[Stored items]
+++
[src/rtl/btn_sync_edge.sv]
// rtl/btn_sync_edge.sv - two-flop button synchroniser with rising-edge pulse
module btn_sync_edge (
  input  logic clk,
  input  logic reset,
  input  logic btn_i,
  output logic pulse_o
);

  logic s1_q;
  logic s2_q;
  logic s3_q;

  // Two metastability flops, then one more to remember the previous level
  always_ff @(posedge clk) begin
    if (reset) begin
      s1_q <= 1'b0;
      s2_q <= 1'b0;
      s3_q <= 1'b0;
    end else begin
      s1_q <= btn_i;
      s2_q <= s1_q;
      s3_q <= s2_q;
    end
  end

  assign pulse_o = s2_q & ~s3_q;

endmodule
+++
> WHAT IS REQUIRED:
The records given above are to be repeated in full, exactly.

> TASK OUTPUT:
[src/rtl/btn_sync_edge.sv]
// rtl/btn_sync_edge.sv - two-flop button synchroniser with rising-edge pulse
module btn_sync_edge (
  input  logic clk,
  input  logic reset,
  input  logic btn_i,
  output logic pulse_o
);

  logic s1_q;
  logic s2_q;
  logic s3_q;

  // Two metastability flops, then one more to remember the previous level
  always_ff @(posedge clk) begin
    if (reset) begin
      s1_q <= 1'b0;
      s2_q <= 1'b0;
      s3_q <= 1'b0;
    end else begin
      s1_q <= btn_i;
      s2_q <= s1_q;
      s3_q <= s2_q;
    end
  end

  assign pulse_o = s2_q & ~s3_q;

endmodule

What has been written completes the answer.